The 83x Speedup! The 1024x1024 MatMul time dropped from ~720ms (our Go-parallel best) to ~164 milliseconds!

  • Initial (Naive): ~15,000 ms
  • After Go Parallelism & Transpose: ~720 ms (~20x faster than naive)
  • After BLAS Integration: ~130 ms (~4.4x faster than Go-parallel, and ~115x faster than the initial estimate!)

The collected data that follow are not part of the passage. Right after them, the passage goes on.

Source: an optimization exercise on an open RTL-to-GDS flow (aim: small area, a short achievable clock period and few clock cycles). Production flows keep margins and buffers that such runs may drop. The RTL of this run was laid out without a check of its function. Power is estimated from default activity; no workload was simulated.

==> flow/design.v <==
`timescale 1ns/10ps
module  CONV(
	input		             clk,
	input		             reset,
	output reg	             busy,	
	input		             ready,	
	output reg        [11:0] iaddr,
	input signed      [19:0] idata,	
	output reg 	             cwr,
	output reg        [11:0] caddr_wr,
	output reg signed [19:0] cdata_wr,
	output reg 	             crd,
	output reg        [11:0] caddr_rd,
	input signed      [19:0] cdata_rd,
	output reg        [2:0]  csel
	);
parameter IDLE         = 4'd0;
parameter READ_CONV_0  = 4'd1;
parameter WRITE_CONV_0 = 4'd2;
parameter READ_CONV_1  = 4'd3;
parameter WRITE_CONV_1 = 4'd4;
parameter READ_MAX_0   = 4'd5;
parameter WRITE_MAX_0  = 4'd6;
parameter READ_MAX_1   = 4'd7;
parameter WRITE_MAX_1  = 4'd8;
parameter READ_FLAT_0  = 4'd9;
parameter WRITE_FLAT_0 = 4'd10;
parameter READ_FLAT_1  = 4'd11;
parameter WRITE_FLAT_1 = 4'd12;
parameter FINISH       = 4'd13;
reg         [3:0] cur_state;
reg         [3:0] nxt_state;
reg         [5:0] x;
reg         [5:0] y;
reg         [5:0] x_wr;
reg         [5:0] y_wr;
wire        [5:0] x_before;
wire        [5:0] x_after;
wire        [5:0] y_before;
wire        [5:0] y_after;
reg         [3:0] counter;
reg signed  [19:0] kernal;
reg signed  [19:0] bias;
reg signed  [43:0] conv_value;	 
wire signed [20:0] round_value;
always @(*) begin
	case (cur_state)
		IDLE: begin
			if(ready)
				nxt_state = READ_CONV_0;
			else
				nxt_state = IDLE;
		end
		READ_CONV_0: begin
			if(counter == 4'd11)			 
				nxt_state = WRITE_CONV_0;
			else
				nxt_state = READ_CONV_0;
		end
		WRITE_CONV_0: begin
			if(x == 6'd63 && y == 6'd63)
				nxt_state = READ_CONV_1;
			else
				nxt_state = READ_CONV_0;
		end
		READ_CONV_1: begin
			if(counter == 4'd11)
				nxt_state = WRITE_CONV_1;
			else
				nxt_state = READ_CONV_1;
		end
		WRITE_CONV_1: begin
			if(x == 6'd63 && y == 6'd63)
				nxt_state = READ_MAX_0;
			else
				nxt_state = READ_CONV_1;
		end
		READ_MAX_0: begin
			if(counter == 4'd4)
				nxt_state = WRITE_MAX_0;
			else
				nxt_state = READ_MAX_0;
		end
		WRITE_MAX_0: begin
			if(x == 6'd62 && y == 6'd62)
				nxt_state = READ_MAX_1;
			else
				nxt_state = READ_MAX_0;
		end
		READ_MAX_1: begin
			if(counter == 4'd4)
				nxt_state = WRITE_MAX_1;
			else
				nxt_state = READ_MAX_1;
		end
		WRITE_MAX_1: begin
			if(x == 6'd62 && y == 6'd62)
				nxt_state = READ_FLAT_0;
			else
				nxt_state = READ_MAX_1;
		end
		READ_FLAT_0: begin
			if(counter == 4'd1)
				nxt_state = WRITE_FLAT_0;
			else
				nxt_state = READ_FLAT_0;
		end
		WRITE_FLAT_0: begin
			if(x_wr == 6'd62 && y_wr == 6'd31)
				nxt_state = READ_FLAT_1;
			else
				nxt_state = READ_FLAT_0;
		end
		READ_FLAT_1: begin
			if(counter == 4'd1)
				nxt_state = WRITE_FLAT_1;
			else
				nxt_state = READ_FLAT_1;
		end
		WRITE_FLAT_1: begin
			if(x_wr == 6'd62 && y_wr == 6'd31)
				nxt_state = FINISH;
			else
				nxt_state = READ_FLAT_1;
		end
		FINISH: begin
			nxt_state = FINISH;
		end
		default:  begin
			nxt_state = IDLE;
		end
	endcase
end
always @(posedge clk or posedge reset) begin
	if(reset)
		cur_state <= IDLE;
	else
		cur_state <= nxt_state;
end
always @(*) begin
	case (cur_state)
		READ_CONV_0: begin
			case(counter)
				4'd2:
					kernal = 20'h0A89E;
				4'd3:
					kernal = 20'h092D5;
				4'd4:
					kernal = 20'h06D43;
				4'd5:
					kernal = 20'h01004;
				4'd6:
					kernal = 20'hF8F71;
				4'd7:
					kernal = 20'hF6E54;
				4'd8:
					kernal = 20'hFA6D7;
				4'd9:
					kernal = 20'hFC834;
				4'd10:
					kernal = 20'hFAC19;
				default:
					kernal = 20'd0;
			endcase
		end
		READ_CONV_1: begin
			case(counter)
				4'd2:
					kernal = 20'hFDB55;
				4'd3:
					kernal = 20'h02992;
				4'd4:
					kernal = 20'hFC994;
				4'd5:
					kernal = 20'h050FD;
				4'd6:
					kernal = 20'h02F20;
				4'd7:
					kernal = 20'h0202D;
				4'd8:
					kernal = 20'h03BD7;
				4'd9:
					kernal = 20'hFD369;
				4'd10:
					kernal = 20'h05E68;
				default:
					kernal = 20'd0;
			endcase
		end
		default: begin
			kernal = 20'd0;
		end
	endcase
end
always @(*) begin
	case (cur_state)
		READ_CONV_0: begin
			bias = 20'h01310;
		end
		READ_CONV_1: begin
			bias = 20'hF7295;
		end
		default: begin
			bias = 20'd0;
		end
	endcase
end
always @(posedge clk or posedge reset) begin
	if(reset)
		x <= 6'd0;
	else if(cur_state == WRITE_CONV_0 || cur_state == WRITE_CONV_1)								 
	begin
		if(x == 6'd63)
			x <= 6'd0;
		else
			x <= x + 6'd1;
	end
	else if(cur_state == WRITE_MAX_0  || cur_state == WRITE_MAX_1 ||
			cur_state == WRITE_FLAT_0 || cur_state == WRITE_FLAT_1)								 
	begin
		if(x == 6'd62)
			x <= 6'd0;
		else
			x <= x + 6'd2;
	end
end
always @(posedge clk or posedge reset) begin
	if(reset)
		y <= 6'd0;
	else if(cur_state == WRITE_CONV_0 || cur_state == WRITE_CONV_1)								 
	begin
		if(x == 6'd63)
			y <= y + 6'd1;
	end
	else if(cur_state == WRITE_MAX_0  || cur_state == WRITE_MAX_1 ||
			cur_state == WRITE_FLAT_0 || cur_state == WRITE_FLAT_1)								 
	begin
		if(x == 6'd62)
			y <= y + 6'd2;
	end
end
always @(posedge clk or posedge reset) begin
	if(reset)
		x_wr <= 6'd0;
	else if(cur_state == WRITE_FLAT_0 || cur_state == WRITE_FLAT_1) begin
		if(x_wr == 6'd62)
			x_wr <= 6'd0;
		else
			x_wr <= x_wr + 6'd2;
	end
end
always @(posedge clk or posedge reset) begin
	if(reset)
		y_wr <= 6'd0;
	else if(cur_state == WRITE_FLAT_0 || cur_state == WRITE_FLAT_1) begin
		if(y_wr == 6'd31 && x_wr == 6'd62)
			y_wr <= 6'd0;
		else if(x_wr == 6'd62)
			y_wr <= y_wr + 6'd1;
	end
end
always @(posedge clk or posedge reset) begin
	if(reset)
		counter <= 4'd0;
	else if(ready)
		counter <= 4'd0;
	else if(cur_state == WRITE_CONV_0 || cur_state == WRITE_CONV_1 ||							 
	        cur_state == WRITE_MAX_0  || cur_state == WRITE_MAX_1  ||
			cur_state == WRITE_FLAT_0 || cur_state == WRITE_FLAT_1)
		counter <= 4'd0;
	else
		counter <= counter + 4'd1;
end
always @(posedge clk or posedge reset) begin
	if(reset)
		busy <= 1'd0;
	else if(cur_state == FINISH)
		busy <= 1'd0;
	else if(ready)
		busy <= 1'd1;
end
always @(posedge clk or posedge reset) begin
	if(reset)
		iaddr <= 12'd0;
	else if(cur_state == READ_CONV_0 || cur_state == READ_CONV_1) begin
		case(counter)
			4'd0:
				iaddr <= {y_before, x_before};
			4'd1:
				iaddr <= {y_before, x};
			4'd2:
				iaddr <= {y_before, x_after};
			4'd3:
				iaddr <= {y, x_before};
			4'd4:
				iaddr <= {y, x};
			4'd5:
				iaddr <= {y, x_after};
			4'd6:
				iaddr <= {y_after, x_before};
			4'd7:
				iaddr <= {y_after, x};
			4'd8:
				iaddr <= {y_after, x_after};
		endcase
	end
end
always @(posedge clk or posedge reset) begin
	if(reset)
		crd <= 1'd0;
	else if(cur_state == READ_CONV_0 || cur_state == READ_CONV_1 ||
	        cur_state == READ_MAX_0  || cur_state == READ_MAX_1  ||
			cur_state == READ_FLAT_0 || cur_state == READ_FLAT_1)
		crd <= 1'd1;
end
always @(posedge clk or posedge reset) begin
	if(reset)
		caddr_rd <= 12'd0;
	else if (cur_state == READ_MAX_0 || cur_state == READ_MAX_1) begin
		case(counter)
			4'd0:
				caddr_rd <= {y, x};
			4'd1:
				caddr_rd <= {y, x_after};
			4'd2:
				caddr_rd <= {y_after, x};
			4'd3:
				caddr_rd <= {y_after, x_after};
		endcase
	end
	else if(cur_state == READ_FLAT_0 || cur_state == READ_FLAT_1) begin
		caddr_rd <= {y[5:1], x[5:1]};
	end
end
always @(posedge clk or posedge reset) begin
	if(reset)
		caddr_wr <= 12'd0;
	else if(cur_state == WRITE_CONV_0 || cur_state == WRITE_CONV_1)
		caddr_wr <= {y, x};
	else if(cur_state == WRITE_MAX_0  || cur_state == WRITE_MAX_1)
		caddr_wr <= {y[5:1], x[5:1]};
	else if(cur_state == WRITE_FLAT_0)
		caddr_wr <= {y_wr, x_wr};
	else if(cur_state == WRITE_FLAT_1)
		caddr_wr <= {y_wr, x_wr} + 12'd1;
end
reg signed [19:0] idataTemp;
wire signed [43:0] mulTemp;
assign mulTemp = idataTemp * kernal;
always @(posedge clk) begin
	if(cur_state == READ_CONV_0 || cur_state == READ_CONV_1)
		idataTemp <= idata;
end
always @(posedge clk or posedge reset) begin
	if(reset)
		conv_value <= 44'd0;
	else if(cur_state == READ_CONV_0 || cur_state == READ_CONV_1) begin
		case(counter)
			4'd2:
				if(x != 6'd0 && y != 6'd0)
					conv_value <= conv_value + mulTemp;
			4'd3:
				if(y != 6'd0)
					conv_value <= conv_value + mulTemp;
			4'd4:
				if(x != 6'd63 && y != 6'd0)
					conv_value <= conv_value + mulTemp;
			4'd5:
				if(x != 6'd0)
					conv_value <= conv_value + mulTemp;
			4'd6:
					conv_value <= conv_value + mulTemp;
			4'd7:
				if(x != 6'd63)
					conv_value <= conv_value + mulTemp;
			4'd8:
				if(x != 6'd0 && y != 6'd63)
					conv_value <= conv_value + mulTemp;
			4'd9:
				if(y != 6'd63)
					conv_value <= conv_value + mulTemp;
			4'd10:
				if(x != 6'd63 && y != 6'd63)
					conv_value <= conv_value + mulTemp;
			4'd11:															 
					conv_value <= conv_value + {bias, 16'd0};				 
		endcase
	end
	else if(cur_state == WRITE_CONV_0 || cur_state == WRITE_CONV_1) begin
		conv_value <= 44'd0;
	end
end
always @(posedge clk or posedge reset) begin
	if(reset)
		cdata_wr <= 20'd0;
	else if(cur_state == WRITE_CONV_0 || cur_state == WRITE_CONV_1) begin
		if(round_value[20])
			cdata_wr <= 20'd0;
		else
			cdata_wr <= round_value[20:1];
	end
	else if(cur_state == READ_MAX_0  || cur_state == READ_MAX_1) begin
		if(counter == 4'd1)
			cdata_wr <= cdata_rd;
		else
			cdata_wr <= (cdata_wr > cdata_rd)? cdata_wr : cdata_rd;
	end
	else if(cur_state == WRITE_FLAT_0 || cur_state == WRITE_FLAT_1)
		cdata_wr <= cdata_rd;
end
always @(posedge clk or posedge reset) begin
	if(reset)
		csel <= 3'd0;
	else if(cur_state == WRITE_CONV_0 || cur_state == READ_MAX_0)
		csel <= 3'd1;
	else if(cur_state == WRITE_CONV_1 || cur_state == READ_MAX_1)
		csel <= 3'd2;
	else if(cur_state == WRITE_MAX_0  || cur_state == READ_FLAT_0)
		csel <= 3'd3;
	else if(cur_state == WRITE_MAX_1  || cur_state == READ_FLAT_1)
		csel <= 3'd4;
	else if(cur_state == WRITE_FLAT_0 || cur_state == WRITE_FLAT_1)
		csel <= 3'd5;
end
always @(posedge clk or posedge reset) begin
	if(reset)
		cwr <= 1'd0;
	else if(cur_state == WRITE_CONV_0 || cur_state == WRITE_CONV_1 ||
	        cur_state == WRITE_MAX_0  || cur_state == WRITE_MAX_1  ||
			cur_state == WRITE_FLAT_0 || cur_state == WRITE_FLAT_1)
		cwr <= 1'd1;
	else
		cwr <= 1'd0;
end
assign x_before = x - 6'd1;
assign x_after  = x + 6'd1;
assign y_before = y - 6'd1;
assign y_after  = y + 6'd1;
assign round_value = conv_value[35:15] + 21'd1;
endmodule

Fine-tuning BLAS: Threading

BLAS libraries like OpenBLAS have their own internal threading. I did some experimentation by setting the OPENBLAS_NUM_THREADS environment variable:

  • OPENBLAS_NUM_THREADS=1: 210 ms
  • OPENBLAS_NUM_THREADS=4: 130.50 ms (Optimal for the test machine, likely matching physical cores)
  • OPENBLAS_NUM_THREADS=8: 172 ms (Slightly slower, possibly due to hyperthreading overhead)

Current Benchmarks

After these optimizations, go-torch now scores:

OperationTime (1024x1024)
Matrix Multiply (go-torch with BLAS)130.50 ms
Matrix Multiply (Previous Go-Parallel)~720 ms
Matrix Multiply (Initial Naive)~15,000 ms
Benchmark Detail128x128512x5121024x1024
Matrix Multiply510.33 µs13.54 ms130.50 ms
Element-wise Add71.72 µs1.29 ms4.13 ms
Element-wise Mul47.83 µs1.63 ms3.91 ms
ReLU Activation121.18 µs1.75 ms6.45 ms
Linear Layer Forward (B32,I128,O10)71.93 µs
CrossEntropyLoss (B32,C10)11.16 µs
Full Fwd-Bwd (Net:128-256-10, B32)4.02 ms

Next Steps and The Quest for More Speed

Even though 130ms is great, still we have memory overhead while computing heavy matrices, especially because we copy the matrices and compute on their duplicates. I’m now checking out the sync.pool methods and how could i optimize data transfer and memory overhead using pool. Let’s see how far we could optimize.